> DATA:
+---+

### src/rtl/mpe_pkg.sv
// Package for the Mandelbrot pixel escape block: fixed-point constants,
// configuration, controller state, datapath command and status types.
// No dependencies; every other file in rtl/ refers to it by scoped names.
package mpe_pkg;

  // Fixed-point format of the working word (signed Q4.28).
  localparam int FRAC_BITS = 28;
  localparam int WORD_BITS = FRAC_BITS + 4;
  // Operand width of each datapath multiplier (signed).
  localparam int MUL_BITS  = 33;
  localparam int PROD_BITS = 2 * MUL_BITS;
  // Low slice of the pre-scale coordinate that is multiplied separately.
  localparam int LO_BITS   = 24;
  // Width of a square shifted back to the working scale (not saturated).
  localparam int SQ_BITS   = 2 * WORD_BITS - FRAC_BITS;
  // Width of the sums formed in one iteration step.
  localparam int ITER_BITS = SQ_BITS + 2;

  localparam logic signed [WORD_BITS-1:0] WORD_MAX = {1'b0, {(WORD_BITS-1){1'b1}}};
  localparam logic signed [WORD_BITS-1:0] WORD_MIN = {1'b1, {(WORD_BITS-1){1'b0}}};

  // Configuration register indexes (byte address is 4 times the index).
  localparam int REG_IDX_BITS = 3;
  localparam int ADDR_BITS    = 5;
  typedef enum logic [REG_IDX_BITS-1:0] {
    REG_MIN_RE     = 3'd0,
    REG_MAX_IM     = 3'd1,
    REG_RE_STEP    = 3'd2,
    REG_IM_STEP    = 3'd3,
    REG_ZOOM_SCALE = 3'd4,
    REG_MAX_ITER   = 3'd5
  } reg_idx_t;

  typedef struct packed {
    logic [31:0] min_re;
    logic [31:0] max_im;
    logic [30:0] re_step;
    logic [30:0] im_step;
    logic [30:0] zoom_scale;
    logic [15:0] max_iterations;
  } cfg_t;

  // Controller states, one-hot.
  typedef enum logic [8:0] {
    ST_IDLE     = 9'b000000001,
    ST_MUL_XY   = 9'b000000010,
    ST_SUM      = 9'b000000100,
    ST_MUL_RE   = 9'b000001000,
    ST_MUL_IM   = 9'b000010000,
    ST_FIX_IM   = 9'b000100000,
    ST_ITER_MUL = 9'b001000000,
    ST_ITER_UPD = 9'b010000000,
    ST_DONE     = 9'b100000000
  } state_t;

  // Datapath operations issued by the controller.
  typedef enum logic [3:0] {
    OP_NONE     = 4'd0,
    OP_LOAD     = 4'd1,
    OP_MUL_XY   = 4'd2,
    OP_SUM      = 4'd3,
    OP_MUL_RE   = 4'd4,
    OP_MUL_IM   = 4'd5,
    OP_FIX_IM   = 4'd6,
    OP_ITER_MUL = 4'd7,
    OP_ITER_UPD = 4'd8
  } op_t;

  typedef struct packed {
    op_t  op;
    logic out_load;
    logic in_set;
  } cmd_t;

  typedef struct packed {
    logic escaped;
    logic out_free;
  } status_t;

endpackage
==> config.mk <==
export PLATFORM = sky130hd
export DESIGN_NAME = resistive_touch_averager_unit_flat
export DESIGN_NICKNAME = d
export VERILOG_FILES = /design/src/design/rta_pkg.sv /design/src/design/rta_if.sv /design/src/design/rta_ram.sv /design/src/design/rta_ctrl.sv /design/src/design/rta_datapath.sv /design/src/design/resistive_touch_averager_unit.sv /design/src/flat_wrapper.sv
export SDC_FILE = /design/constraint.sdc
export NUM_CORES = 1
export LEC_CHECK = 0
export BUFFER_PORTS_ARGS = -buffer_cell sky130_fd_sc_hd__buf_2
export CAP_MARGIN = 5
export CELL_PAD_IN_SITES_DETAIL_PLACEMENT = 1
export CELL_PAD_IN_SITES_GLOBAL_PLACEMENT = 1
export CORE_MARGIN = 3
export CORE_UTILIZATION = 45
export CTS_CLUSTER_DIAMETER = 200
export DETAILED_ROUTE_END_ITERATION = 16
export GPL_ROUTABILITY_DRIVEN = 1
export PLACE_DENSITY = 0.79
export SLEW_MARGIN = 20
export SYNTH_ARGS = -nofsm -noshare
export SYNTH_HDL_FRONTEND = slang
export SYNTH_SLANG_ARGS = --single-unit
==> constraint.sdc <==
create_clock -name clock -period 5.1 [get_ports clock]
set_input_delay 0 -clock clock [delete_from_list [all_inputs] [get_ports clock]]
set_output_delay 0 -clock clock [all_outputs]
set_load 0.01 [all_outputs]
==> src/design/rta_pkg.sv <==
// rta_pkg: shared widths, register indexes, reset values and the
// command/status structs between the averager controller and datapath
// no dependencies
package rta_pkg;

   localparam int SAMPLE_COUNT_DEF = 16;

   localparam int ADC_W = 12;
   localparam int POS_W = 10;

   localparam int CSR_IDX_W  = 1;
   localparam int CSR_DATA_W = 10;

   typedef logic [CSR_IDX_W-1:0] csr_idx_type;

   localparam csr_idx_type CSR_THRESH = 1'd0;
   localparam csr_idx_type CSR_WINDOW = 1'd1;

   localparam logic [POS_W-1:0] THRESH_RESET = 10'd64;
   localparam logic [POS_W-1:0] WINDOW_RESET = 10'd5;

   // controller to datapath
   typedef struct packed {
      logic accept;
      logic scan;
      logic prep;
      logic div;
      logic finish;
   } cmd_type;

   // datapath to controller
   typedef struct packed {
      logic avg_tick;
      logic scan_last;
      logic div_last;
   } status_type;

endpackage

==> src/design/rta_if.sv <==
// rta_if: valid/ready channel interfaces for request, response and csr writes
// depends on rta_pkg
interface rta_req_if;
   logic                      valid;
   logic                      ready;
   logic [rta_pkg::ADC_W-1:0] adc_sample;

   modport source (output valid, output adc_sample, input ready);
   modport sink   (input valid, input adc_sample, output ready);
endinterface

interface rta_rsp_if;
   logic                      valid;
   logic                      ready;
   logic                      drive_axis;
   logic                      start_conversion;
   logic [rta_pkg::POS_W-1:0] position_x;
   logic [rta_pkg::POS_W-1:0] position_y;
   logic                      report_done;

   modport source (output valid, output drive_axis, output start_conversion,
                   output position_x, output position_y, output report_done,
                   input ready);
   modport sink   (input valid, input drive_axis, input start_conversion,
                   input position_x, input position_y, input report_done,
                   output ready);
endinterface

interface rta_csr_if;
   logic                           valid;
   logic                           ready;
   logic [rta_pkg::CSR_IDX_W-1:0]  index;
   logic [rta_pkg::CSR_DATA_W-1:0] data;

   modport source (output valid, output index, output data, input ready);
   modport sink   (input valid, input index, input data, output ready);
endinterface

==> src/design/rta_ram.sv <==
// rta_ram: generic single-write, single-read ram with registered read data
// no dependencies
module rta_ram #(
   parameter int WIDTH  = 10,
   parameter int DEPTH  = 16,
   parameter int ADDR_W = (DEPTH > 1) ? $clog2(DEPTH) : 1
) (
   input  logic              clock,
   input  logic              we,
   input  logic [ADDR_W-1:0] waddr,
   input  logic [WIDTH-1:0]  wdata,
   input  logic [ADDR_W-1:0] raddr,
   output logic [WIDTH-1:0]  rdata
);

   logic [WIDTH-1:0] mem_ff [DEPTH];
   logic [WIDTH-1:0] rdata_ff;

   always_ff @(posedge clock) begin
      if (we) begin
         mem_ff[waddr] <= wdata;
      end
      rdata_ff <= mem_ff[raddr];
   end

   assign rdata = rdata_ff;

endmodule
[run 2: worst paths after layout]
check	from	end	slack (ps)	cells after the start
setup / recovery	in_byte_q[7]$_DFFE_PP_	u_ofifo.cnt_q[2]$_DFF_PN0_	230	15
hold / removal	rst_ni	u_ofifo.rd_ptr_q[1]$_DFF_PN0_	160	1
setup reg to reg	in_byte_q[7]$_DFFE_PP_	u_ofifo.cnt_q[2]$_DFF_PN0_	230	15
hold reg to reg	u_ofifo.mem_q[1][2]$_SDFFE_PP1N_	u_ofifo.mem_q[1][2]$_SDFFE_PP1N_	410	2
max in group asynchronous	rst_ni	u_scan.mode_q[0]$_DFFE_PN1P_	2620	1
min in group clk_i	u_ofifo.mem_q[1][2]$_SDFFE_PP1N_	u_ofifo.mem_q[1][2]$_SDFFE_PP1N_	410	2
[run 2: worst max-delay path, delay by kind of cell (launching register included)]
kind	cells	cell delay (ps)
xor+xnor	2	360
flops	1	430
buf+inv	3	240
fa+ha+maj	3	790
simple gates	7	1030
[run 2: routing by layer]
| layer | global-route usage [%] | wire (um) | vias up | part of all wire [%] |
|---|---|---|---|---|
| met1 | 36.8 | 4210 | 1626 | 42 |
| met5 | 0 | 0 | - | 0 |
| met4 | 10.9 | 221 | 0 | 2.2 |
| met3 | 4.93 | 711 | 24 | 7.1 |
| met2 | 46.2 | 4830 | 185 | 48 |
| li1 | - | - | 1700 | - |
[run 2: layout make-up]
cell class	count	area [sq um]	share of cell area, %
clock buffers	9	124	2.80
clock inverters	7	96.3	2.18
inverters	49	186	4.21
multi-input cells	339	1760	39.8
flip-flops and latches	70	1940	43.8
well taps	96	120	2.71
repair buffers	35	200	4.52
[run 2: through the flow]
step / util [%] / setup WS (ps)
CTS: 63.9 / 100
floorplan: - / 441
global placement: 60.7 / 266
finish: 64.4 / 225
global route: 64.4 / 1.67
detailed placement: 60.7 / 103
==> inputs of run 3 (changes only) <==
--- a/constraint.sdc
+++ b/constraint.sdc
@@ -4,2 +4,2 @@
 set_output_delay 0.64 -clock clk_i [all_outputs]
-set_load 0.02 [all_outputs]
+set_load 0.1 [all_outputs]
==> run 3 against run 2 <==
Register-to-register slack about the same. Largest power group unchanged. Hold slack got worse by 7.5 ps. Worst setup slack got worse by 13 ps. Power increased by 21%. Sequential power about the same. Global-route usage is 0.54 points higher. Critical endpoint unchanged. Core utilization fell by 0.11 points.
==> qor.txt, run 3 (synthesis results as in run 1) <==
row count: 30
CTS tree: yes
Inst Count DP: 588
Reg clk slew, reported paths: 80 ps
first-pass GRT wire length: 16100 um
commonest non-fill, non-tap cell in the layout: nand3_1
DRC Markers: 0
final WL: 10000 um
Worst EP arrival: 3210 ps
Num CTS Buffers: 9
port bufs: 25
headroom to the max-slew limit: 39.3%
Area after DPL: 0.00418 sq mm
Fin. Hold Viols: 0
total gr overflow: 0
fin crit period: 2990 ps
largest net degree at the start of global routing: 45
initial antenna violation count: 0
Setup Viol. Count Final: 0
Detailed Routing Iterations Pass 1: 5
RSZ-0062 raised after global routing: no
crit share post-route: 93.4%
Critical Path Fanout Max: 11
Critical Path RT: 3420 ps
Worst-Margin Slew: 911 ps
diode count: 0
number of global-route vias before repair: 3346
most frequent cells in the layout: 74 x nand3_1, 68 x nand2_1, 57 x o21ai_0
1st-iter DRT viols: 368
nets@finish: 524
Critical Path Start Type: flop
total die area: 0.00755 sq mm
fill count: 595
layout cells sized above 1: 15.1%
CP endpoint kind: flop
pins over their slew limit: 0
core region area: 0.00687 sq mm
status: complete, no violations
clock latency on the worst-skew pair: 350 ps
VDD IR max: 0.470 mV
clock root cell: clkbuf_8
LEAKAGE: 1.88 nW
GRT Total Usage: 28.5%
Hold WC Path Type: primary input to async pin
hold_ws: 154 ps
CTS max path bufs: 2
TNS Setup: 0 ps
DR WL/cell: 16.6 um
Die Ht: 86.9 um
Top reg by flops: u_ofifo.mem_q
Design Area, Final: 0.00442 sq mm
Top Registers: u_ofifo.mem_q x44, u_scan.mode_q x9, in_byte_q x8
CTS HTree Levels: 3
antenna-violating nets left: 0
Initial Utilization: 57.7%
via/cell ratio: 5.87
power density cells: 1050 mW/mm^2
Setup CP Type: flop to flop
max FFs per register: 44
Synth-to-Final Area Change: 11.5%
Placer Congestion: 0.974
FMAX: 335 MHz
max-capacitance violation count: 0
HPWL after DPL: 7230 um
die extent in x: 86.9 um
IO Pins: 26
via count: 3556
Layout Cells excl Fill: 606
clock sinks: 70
[src/hdl/sorted_priority_queue_core.sv]
// Top level: sorted priority queue built as a chain of shifting cells.
//
// Requests arrive on in_chan (req_type, value_in, prio_in), one result per
// request leaves on out_chan (status, value_out, fill_count). Both are
// valid/ready; a transaction completes when valid and ready are high at a
// rising clock edge.
// Every cell compares its priority with the incoming one in parallel and
// either holds, takes the new entry, or takes its neighbor's entry, so the
// whole queue updates in the cycle a request is accepted.
// The result is registered: it is valid in the cycle after the request is accepted.
// Throughput: one request per cycle while results are taken; every cell updates at acceptance.
// The result sits in an output register; a new request is accepted in the
// same cycle the held result is taken, so a stalled receiver stops intake
// only while its result is still waiting.
// Reset (rst_n low, synchronous) empties the queue and drops any pending
// result; stored slot contents are not cleared and are never read while
// unoccupied.
module sorted_priority_queue_core (
  input  logic       clk,
  input  logic       rst_n,
  spq_in_if.sink     in_chan,
  spq_out_if.source  out_chan
);
  import spq_pkg::*;

  logic [CNT_W-1:0] count_r, count_nxt;
  logic             out_valid_r;
  spq_status_t      status_r, status_nxt;
  logic [VALUE_W-1:0] vout_r, vout_nxt;

  logic       accept;
  logic       full, empty;
  spq_ctl_t   ctl;
  spq_entry_t entries [CAPACITY];
  logic [CAPACITY-1:0] keeps;

  assign in_chan.ready = !out_valid_r || out_chan.ready;
  assign accept        = in_chan.valid && in_chan.ready;
  assign full          = (count_r == CNT_W'(CAPACITY));
  assign empty         = (count_r == '0);

  // Command broadcast to the chain
  always_comb begin
    ctl.ins   = accept && (in_chan.req_type == REQ_INSERT) && !full;
    ctl.rem   = accept && (in_chan.req_type == REQ_REMOVE) && !empty;
    ctl.prio  = in_chan.prio_in;
    ctl.value = in_chan.value_in;
  end

  // Cell chain
  for (genvar i = 0; i < CAPACITY; i++) begin : g_cell
    logic       occ;
    logic       lk;
    spq_entry_t le, re;
    assign occ = (count_r > CNT_W'(i));
    if (i == 0) begin : g_head
      assign lk = 1'b1;
      assign le = entries[0];
    end else begin : g_mid
      assign lk = keeps[i-1];
      assign le = entries[i-1];
    end
    if (i == CAPACITY - 1) begin : g_tail
      assign re = entries[i];
    end else begin : g_body
      assign re = entries[i+1];
    end
    spq_cell u_cell (
      .clk         (clk),
      .ctl         (ctl),
      .occ         (occ),
      .left_keep   (lk),
      .left_entry  (le),
      .right_entry (re),
      .entry       (entries[i]),
      .keep        (keeps[i])
    );
  end

  // Count and result
  always_comb begin
    count_nxt  = count_r;
    status_nxt = ST_DONE;
    vout_nxt   = '0;
    if (in_chan.req_type == REQ_INSERT) begin
      if (full) begin
        status_nxt = ST_FULL;
      end else begin
        count_nxt = count_r + CNT_W'(1);
      end
    end else begin
      if (empty) begin
        status_nxt = ST_EMPTY;
      end else begin
        count_nxt = count_r - CNT_W'(1);
        vout_nxt  = entries[0].value;
      end
    end
  end

  always_ff @(posedge clk) begin
    if (!rst_n) begin
      count_r     <= '0;
      out_valid_r <= 1'b0;
    end else begin
      if (accept) begin
        count_r     <= count_nxt;
        out_valid_r <= 1'b1;
      end else if (out_chan.ready) begin
        out_valid_r <= 1'b0;
      end
    end
  end

  always_ff @(posedge clk) begin
    if (accept) begin
      status_r <= status_nxt;
      vout_r   <= vout_nxt;
    end
  end

  assign out_chan.valid      = out_valid_r;
  assign out_chan.status     = status_r;
  assign out_chan.value_out  = vout_r;
  assign out_chan.fill_count = FILL_W'(count_r);

  // Count never passes capacity
  a_count_bound: assert property (@(posedge clk) disable iff (!rst_n)
    count_r <= CNT_W'(CAPACITY))
    else $error("entry count above capacity");

  // Remove on empty reports empty and leaves the count at zero
  a_empty_remove: assert property (@(posedge clk) disable iff (!rst_n)
    accept && (in_chan.req_type == REQ_REMOVE) && empty
    |=> out_valid_r && (status_r == ST_EMPTY) && (count_r == '0))
    else $error("remove on empty queue misreported");

  // Successful insert grows the count by one
  a_insert_count: assert property (@(posedge clk) disable iff (!rst_n)
    accept && (in_chan.req_type == REQ_INSERT) && !full
    |=> (count_r == $past(count_r) + CNT_W'(1)) && (status_r == ST_DONE))
    else $error("insert did not grow queue");

  // Insert into a full queue changes nothing
  a_full_hold: assert property (@(posedge clk) disable iff (!rst_n)
    accept && (in_chan.req_type == REQ_INSERT) && full
    |=> $stable(count_r) && (status_r == ST_FULL))
    else $error("insert into full queue not rejected");

endmodule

+---+

The expected answer is an exact copy of the lines above, beginning at the line with "via/cell ratio: 5.87" and ending at the line with "IO Pins: 26", with both ends in.

> RESULT:
via/cell ratio: 5.87
power density cells: 1050 mW/mm^2
Setup CP Type: flop to flop
max FFs per register: 44
Synth-to-Final Area Change: 11.5%
Placer Congestion: 0.974
FMAX: 335 MHz
max-capacitance violation count: 0
HPWL after DPL: 7230 um
die extent in x: 86.9 um
IO Pins: 26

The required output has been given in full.